Digging into their architecture, we know that the I/O interfaces of embedded systems (e.g., GPIO, SCI, USB, etc.), are usually controlled by a so-called System on a Chip (SoC), an integrated circuit that combines multiple I/O interfaces. In turn, the pins in a SoC are managed by a pin controller, a subsystem of SoC, through which one can configure pin multiplexing or the input or output mode of pins. One of the most peculiar aspects of a pin controller is that its behavior is determined by a set of registers: by altering these registers one can change the behavior of the chip in a dramatic way. This feature is exploitable by attackers, who can tamper with the integrity or the availability of legitimate I/O operations, factually changing how an embedded system interacts with the outside world. Based on these observations, in this research, we introduce a novel attack technique against embedded systems, which we call pin control attack. As we will demonstrate in the work, the salient features of this new class of attacks are:
First, it is intrinsically stealth. The alteration of the pin configuration does not generate any interrupt, preventing the OS to react to it.
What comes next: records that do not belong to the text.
Background: an optimization exercise with open tools, aiming at small area, a short achievable clock period and few clock cycles per item. Do not read the settings as production practice.
Function was not checked in any run shown here: the RTL went through the layout flow alone.
Power and IR drop assume default switching activity.

==> design.v <==
`default_nettype none
package exu_alu_pkg;
  typedef logic [32-1:0]        xlen_t;
  typedef logic [32-1:0]     pc_t;
  typedef logic [5-1:0] rfidx_t;
  typedef logic [2-1:0]   grp_t;
  typedef logic [4-1:0]    op_t;
  typedef logic [3:0]                  dpath_fn_t;
  typedef struct packed {
    xlen_t  rs1;
    xlen_t  rs2;
    xlen_t  imm;
    pc_t    pc;
    rfidx_t rdidx;
    logic   rdwen;
    logic   ilegl;    
    grp_t   grp;
    op_t    op;
  } exu_issue_t;
  typedef struct packed {
    xlen_t     op1;
    xlen_t     op2;
    dpath_fn_t fn;
  } dpath_req_t;
  typedef struct packed {
    xlen_t wdat;
    logic  err;
    logic  bjp;
    logic  prdt;     
    logic  rslv;     
  } unit_rsp_t;
  typedef struct packed {
    pc_t  pc;
    logic pc_vld;
    logic bjp;
    logic prdt;
    logic rslv;
    logic ilegl;
  } exu_cmt_t;
  typedef struct packed {
    xlen_t  wdat;
    rfidx_t rdidx;
  } exu_wbck_t;
  typedef enum logic [1:0] {
    MDV_IDLE,
    MDV_BUSY,
    MDV_DONE
  } mdv_state_e;
endpackage
`default_nettype wire
`timescale 1ns/100ps
`default_nettype none
module exu_alu_pfx #(
  parameter int N     = 32,
  parameter int STYLE = 0
) (
  input  wire logic [N-1:0] i_g,
  input  wire logic [N-1:0] i_p,
  output logic      [N-1:0] o_g
);
  localparam int L = $clog2(N);
  if (STYLE == 1) begin : g_skl
    logic [N-1:0] gg [0:L];
    logic [N-1:0] pp [0:L];
    assign gg[0] = i_g;
    assign pp[0] = i_p;
    for (genvar l = 0; l < L; l++) begin : g_lvl
      for (genvar i = 0; i < N; i++) begin : g_bit
        if ((i >> l) & 1) begin : g_op
          localparam int J = ((i >> l) << l) - 1;
          assign gg[l+1][i] = gg[l][i] | (pp[l][i] & gg[l][J]);
          assign pp[l+1][i] = pp[l][i] & pp[l][J];
        end else begin : g_pass
          assign gg[l+1][i] = gg[l][i];
          assign pp[l+1][i] = pp[l][i];
        end
      end
    end
    assign o_g = gg[L];
  end else if (STYLE == 2) begin : g_ks
    logic [N-1:0] gg [0:L];
    logic [N-1:0] pp [0:L];
    assign gg[0] = i_g;
    assign pp[0] = i_p;
    for (genvar l = 0; l < L; l++) begin : g_lvl
      for (genvar i = 0; i < N; i++) begin : g_bit
        if (i >= (1 << l)) begin : g_op
          assign gg[l+1][i] = gg[l][i] | (pp[l][i] & gg[l][i-(1<<l)]);
          assign pp[l+1][i] = pp[l][i] & pp[l][i-(1<<l)];
        end else begin : g_pass
          assign gg[l+1][i] = gg[l][i];
          assign pp[l+1][i] = pp[l][i];
        end
      end
    end
    assign o_g = gg[L];
  end else begin : g_bk
    logic [N-1:0] gg [0:2*L-1];
    logic [N-1:0] pp [0:2*L-1];
    assign gg[0] = i_g;
    assign pp[0] = i_p;
    for (genvar l = 0; l < L; l++) begin : g_up
      for (genvar i = 0; i < N; i++) begin : g_bit
        if (((i + 1) % (2 << l)) == 0) begin : g_op
          assign gg[l+1][i] = gg[l][i] | (pp[l][i] & gg[l][i-(1<<l)]);
          assign pp[l+1][i] = pp[l][i] & pp[l][i-(1<<l)];
        end else begin : g_pass
          assign gg[l+1][i] = gg[l][i];
          assign pp[l+1][i] = pp[l][i];
        end
      end
    end
    for (genvar d = 0; d < L-1; d++) begin : g_dn
      localparam int S = 1 << (L - 2 - d);    
      for (genvar i = 0; i < N; i++) begin : g_bit
        if ((i >= 2*S) && (((i + 1) % (2*S)) == S)) begin : g_op
          assign gg[L+d+1][i] = gg[L+d][i] | (pp[L+d][i] & gg[L+d][i-S]);
          assign pp[L+d+1][i] = pp[L+d][i] & pp[L+d][i-S];
        end else begin : g_pass
          assign gg[L+d+1][i] = gg[L+d][i];
          assign pp[L+d+1][i] = pp[L+d][i];
        end
      end
    end
    assign o_g = gg[2*L-1];
  end
endmodule
`default_nettype wire
`timescale 1ns/100ps
`default_nettype none
module exu_alu_rglr (
  input  wire exu_alu_pkg::op_t        i_op,
  input  wire logic                    i_alu,      
  input  wire logic                    i_bjp,      
  input  wire exu_alu_pkg::xlen_t      i_rs1,
  input  wire exu_alu_pkg::xlen_t      i_rs2,
  input  wire exu_alu_pkg::xlen_t      i_imm,
  input  wire exu_alu_pkg::xlen_t      i_link,
  output exu_alu_pkg::xlen_t           o_res,      
  output logic                         o_taken     
);
  localparam int XL = 32;
  exu_alu_pkg::xlen_t op1, op2, b, p, g, c, sum, sr, sfill;
  logic               do_sub, lt, ltu, eq, cout, fill;
  logic [4:0]         shamt;
  exu_alu_pkg::xlen_t gc;
  assign op1 = i_rs1;
  assign op2 = i_op[3] ? i_imm : i_rs2;
  assign do_sub = i_bjp | (i_op[2:0] == 3'd1) | (i_op[3:1] == 3'b111);
  assign b      = op2 ^ {XL{do_sub}};
  assign p      = op1 ^ b;
  assign g      = op1 & b;
  exu_alu_pfx #(.N(XL), .STYLE(1)) u_pfx (
    .i_g({g[XL-1:1], g[0] | (p[0] & do_sub)}), .i_p(p), .o_g(gc)
  );
  assign c    = {gc[XL-2:0], do_sub};
  assign sum  = p ^ c;
  assign cout = gc[XL-1];
  assign ltu = ~cout;                                   
  assign lt  = (op1[XL-1] ^ op2[XL-1]) ? op1[XL-1] : sum[XL-1];
  assign eq  = &p;                                      
  logic               sll;
  exu_alu_pkg::xlen_t sx, op1_rev, sr_rev;
  assign sll   = (i_op[2:0] == 3'd5);
  assign shamt = op2[4:0];
  assign fill  = (i_op == 4'h7) & op1[XL-1];
  for (genvar i = 0; i < XL; i++) begin : g_rev
    assign op1_rev[i] = op1[XL-1-i];
    assign sr_rev[i]  = sr[XL-1-i];
  end
  assign sx    = sll ? op1_rev : op1;
  exu_alu_pkg::xlen_t st [0:5];
  assign st[0] = sx;
  for (genvar k = 0; k < 5; k++) begin : g_sh
    assign st[k+1] = shamt[k] ? {{(1<<k){fill}}, st[k][XL-1:(1<<k)]} : st[k];
  end
  assign sr = st[5];
  logic s_sum, s_p, s_g, s_sr, s_sl, s_op2, s_lt, s_ltu;
  always_comb begin
    {s_sum, s_p, s_g, s_sr, s_sl, s_op2, s_lt, s_ltu} = '0;
    if (i_alu) begin
      case (i_op)
        4'h2,  4'hA: s_p   = 1'b1;
        4'h3,   4'hB: begin s_p = 1'b1; s_g = 1'b1; end
        4'h4,  4'hC: s_g   = 1'b1;
        4'h5,  4'hD: s_sl  = 1'b1;
        4'h6,
        4'h7:        s_sr  = 1'b1;
        4'h9:        s_op2 = 1'b1;
        4'hE:        s_lt  = 1'b1;
        4'hF:       s_ltu = 1'b1;
        default:            s_sum = 1'b1;
      endcase
    end
  end
  assign o_res = ({XL{s_sum}} & sum)
               | ({XL{s_p}}   & p)
               | ({XL{s_g}}   & g)
               | ({XL{s_sr}}  & sr)
               | ({XL{s_sl}}  & sr_rev)
               | ({XL{s_op2}} & op2)
               | ({XL{i_bjp}} & i_link)
               | {{(XL-1){1'b0}}, (s_lt & lt) | (s_ltu & ltu)};
  always_comb begin
    case (i_op)
      4'h0:  o_taken =  eq;
      4'h1:  o_taken = ~eq;
      4'h2:  o_taken =  lt;
      4'h3:  o_taken = ~lt;
      4'h4: o_taken =  ltu;
      4'h5: o_taken = ~ltu;
      default:      o_taken = 1'b1;                    
    endcase
  end
endmodule
`default_nettype wire
`timescale 1ns/100ps
`default_nettype none
module exu_alu_bjp (
  input  wire exu_alu_pkg::pc_t        i_pc,
  output exu_alu_pkg::xlen_t           o_link
);
  localparam int W = 32 - 2;
  logic [W-1:0] hi, all1;
  assign hi = i_pc[32-1:2];
  exu_alu_pfx #(.N(W), .STYLE(1)) u_pfx (
    .i_g({W{1'b0}} | {{(W-1){1'b0}}, hi[0]}), .i_p(hi), .o_g(all1)
  );
  assign o_link = {hi ^ {all1[W-2:0], 1'b1}, i_pc[1:0]};
endmodule
`default_nettype wire
`timescale 1ns/100ps
`default_nettype none
module exu_alu_muldiv (
  input  wire logic                    i_clk,
  input  wire logic                    i_reset,
  input  wire logic                    i_start,    
  input  wire logic                    i_accept,   
  input  wire exu_alu_pkg::xlen_t      i_rs1,      
  input  wire exu_alu_pkg::xlen_t      i_rs2,
  output logic                         o_done,
  output exu_alu_pkg::xlen_t           o_res
);
  localparam int XL = 32;
  localparam int K  = 8;
  localparam int N  = XL / K;
  localparam int W  = $clog2(N + 1);
  logic [W-1:0]       cnt;
  exu_alu_pkg::xlen_t acc, acc_in, s, c, p, g, gc, nxt;
  logic [XL:0]        rs2x;
  logic [K:0]         dig;
  assign o_done = (cnt == W'(N));
  assign o_res  = acc;
  assign rs2x   = {i_rs2, 1'b0};
  assign dig    = rs2x[(N-1-cnt)*K +: K+1];
  assign acc_in = (cnt == '0) ? '0 : acc;
  exu_alu_mulstep u_step (.i_rs1, .i_acc(acc_in), .i_dig(dig), .o_s(s), .o_c(c));
  assign p = s ^ c;
  assign g = s & c;
  exu_alu_pfx #(.N(XL), .STYLE(1)) u_pfx (.i_g(g), .i_p(p), .o_g(gc));
  assign nxt = p ^ {gc[XL-2:0], 1'b0};
  always_ff @(posedge i_clk) begin
    if (i_reset | i_accept) cnt <= '0;
    else if (i_start & ~o_done) cnt <= cnt + 1'b1;
  end
  always_ff @(posedge i_clk) begin
    if (~o_done) acc <= nxt;
  end
endmodule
Secondly, it is entirely different in execution from traditional techniques such as manipulation of kernel data structures or system call hooking, which are typically monitored by anti-rootkit protection systems.
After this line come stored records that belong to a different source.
Background: an optimization exercise with open tools, aiming at small area. Do not read the settings as production practice. At most, simulation tests tie the RTL to the original design; equivalence was not proved. Power and IR drop assume default switching activity.

Setup of P:
## multi_tick_counter
module multi_tick_counter #(
    parameter int CLK_FREQ     = 50_000,
    parameter int NUM_CH       = 8,
    parameter int BIT_WIDTH    = 32,
    parameter int DVSR_W       = 16,
    parameter int DEFAULT_DVSR = 50_000,
    parameter int LED_CH       = 0
) (
    input  logic                        clk,
    input  logic                        rst,
    input  logic [NUM_CH-1:0]           ch_en,
    input  logic [NUM_CH-1:0]           ch_up,
    input  logic [NUM_CH-1:0]           ch_oneshot,
    input  logic [NUM_CH-1:0]           clr,
    input  logic                        cfg_wr,
    input  logic [$clog2(NUM_CH):0]     cfg_ch,
    input  logic [DVSR_W-1:0]           cfg_dvsr,
    input  logic [BIT_WIDTH-1:0]        cfg_limit,
    output logic [NUM_CH*BIT_WIDTH-1:0] count_out,
    output logic [NUM_CH-1:0]           tc_pulse,
    output logic [NUM_CH-1:0]           done,
    output logic                        heartbeat,
    output logic [3:0]                  led
);
    localparam int CH_W = $clog2(NUM_CH) + 1;
    localparam int HB_W = (CLK_FREQ > 1) ? $clog2(CLK_FREQ) : 1;
    localparam logic [DVSR_W-1:0] DVSR_RST = DVSR_W'(DEFAULT_DVSR);
    logic [NUM_CH-1:0][DVSR_W-1:0]    q_q;
    logic [NUM_CH-1:0][DVSR_W-1:0]    dvsr_q;
    logic [NUM_CH-1:0][BIT_WIDTH-1:0] count_q;
  ...
Size in the first run: roughly 810 flip-flops, roughly 49000 um2 of cells after synthesis.
Settings: LEC_CHECK=0, CAP_MARGIN=20, CORE_MARGIN=2, CORE_UTILIZATION=65, PLACE_DENSITY=0.75, SLEW_MARGIN=20; clock period 5.0 ns.
standard.sh (not shown) runs the stock make flow with config.mk's settings and CLKGATE_MAP_FILE= SYNTH_SCRIPT=/design/flow/synth_recipe.tcl, a recipe that flattens the netlist after the stock synthesis.
==> flow/flow/run.sh <==
#!/bin/bash
# Standard ORFS layout (the standard.sh, unchanged synthesis), with placement/CTS options
# changed: ports are buffered with the smallest buffer, and CTS uses small clock buffers in
# clusters of at most 8 sinks and adds no dummy loads.
set -euo pipefail
bash standard.sh \
  "BUFFER_PORTS_ARGS=-buffer_cell sky130_fd_sc_hd__buf_1" \
  "CTS_ARGS=-sink_clustering_enable -repair_clock_nets -dont_use_dummy_load -buf_list sky130_fd_sc_hd__clkbuf_4 -sink_clustering_size 8 -sink_clustering_max_diameter 50" \
  finish > standard_make.log 2>&1
P: flow completed, timing, DRC and antenna clean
Finally, it is viable. It is possible to build concrete attack using it.
To demonstrate these points, we first present and demonstrate the attack capabilities offered by Pin Control attack, together with the minimal requirements for carrying out the attack. We argue that the attack capabilities include blocking the communication with a peripheral, causing physical damage to the peripheral, and manipulating values read or written by legitimate processes. We show how pin control can be exploited both with and without the attacker having kernel-level or root access.
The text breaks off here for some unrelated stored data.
From an optimization exercise on the open Yosys and OpenROAD flow, aimed at small area, a short achievable clock period and few clock cycles per item; shortcuts taken in it are not production practice. Only simulation tests tie the RTL to the original design; equivalence was not proved.

## conv_pe_top
module conv_pe_top (
    input  logic          clk,
    input  logic          arst_n,
    input  logic          row_wr,
    input  logic [287:0]  row_data,
    input  logic          weight_wr,
    input  logic [1:0]    weight_filter,
    input  logic [1:0]    weight_row,
    input  logic [26:0]   weight_taps,
    output logic          busy,
    output logic          out_valid,
    output logic [4:0]    out_col,
    output logic [65:0]   out_data
);
export LEC_CHECK = 0
export CAP_MARGIN = 20
export CORE_MARGIN = 2
export CORE_UTILIZATION = 55
export PLACE_DENSITY = 0.68
export SETUP_SLACK_MARGIN = 4.92
export SLEW_MARGIN = 20
create_clock -name core_clock -period 8.0 [get_ports {clk}]
standard.sh (not shown) runs the stock make flow with config.mk's settings and CLKGATE_MAP_FILE= SYNTH_SCRIPT=/design/flow/synth_recipe.tcl, a recipe that flattens the netlist after the stock synthesis.
==> flow/flow/run.sh <==
#!/bin/bash
# Own layout flow: the standard layout (standard.sh) with these changes.
# 1. Synthesis skips the generic ABC pass inside Yosys's "synth" fine stage
#    (synth -noabc), so the hand-built full-adder trees in kernel_mac.sv reach
#    extract_fa unchanged instead of being restructured first (which made
#    extract_fa put an inverter at most adder pins).  Everything else,
#    registers included, is the standard synthesis script.
# 2. Port buffers are buf_2 cells instead of the delay cell
#    (clkdlybuf4s50_1) that buffer_ports picks by default.  Every input and
#    output port still gets its own buffer.
# 3. Clock tree synthesis clusters up to 20 sinks within 80 um per leaf buffer and adds
#    no dummy loads (a balanced H-tree from the clock port as usual, every
#    register reached through clock buffers).
# Every tool's output goes to flow_make.log in the work folder; ORFS also
# keeps its per-step logs under orfs/logs.
set -euo pipefail
work=$(pwd)
sed 's/yosys synth -nofsm -noshare /yosys synth -nofsm -noshare -noabc /' \
    synth_recipe.tcl > "$work/noabc_synth.tcl"
grep -q -- '-noabc' "$work/noabc_synth.tcl"
bash standard.sh SYNTH_SCRIPT="$work/noabc_synth.tcl" \
    BUFFER_PORTS_ARGS="-buffer_cell sky130_fd_sc_hd__buf_2" \
    CTS_ARGS="-sink_clustering_enable -repair_clock_nets -dont_use_dummy_load -sink_clustering_size 20 -sink_clustering_max_diameter 80" \
    finish > "$work/flow_make.log" 2>&1
Testbench counts at the start, summed over its fixed seeds: cycles 9,160, results 9,120.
To demonstrate the feasibility of our attack technique, we describe the practical implementation of an attack against a Programmable Logic Controller (PLC) environment by exploiting the runtime configuration of the I/O pins used by the PLC to control a physical process. The attack allows one to reliably take control of the physical process normally managed by the PLC, while remaining stealth to both the PLC runtime and operators monitoring the process through a Human Machine Interface, a goal much more challenging than simply disabling the process control capabilities of the PLC, which would anyway lead to potentially catastrophic consequences. The attack does not require modification of the PLC logic or traditional kernel tampering or hooking techniques, which are normally monitored by anti-rootkit tools.
We present two variations of the attack implementation. The first implementation allows an extremely reliable manipulation of the process at the cost of requiring root access. The second implementation slightly relaxes the requirement of reliable manipulation while allowing the manipulation to be achieved without root access.
Finally, we discuss potential mechanisms to detect/prevent Pin Configuration exploitation. However, because the pin configuration does happen legitimately at runtime and the lack of proper interrupt notifications from the SoC, it seems non-trivial to devise monitoring techniques that are both reliable and sufficiently light way to be employed in embedded systems.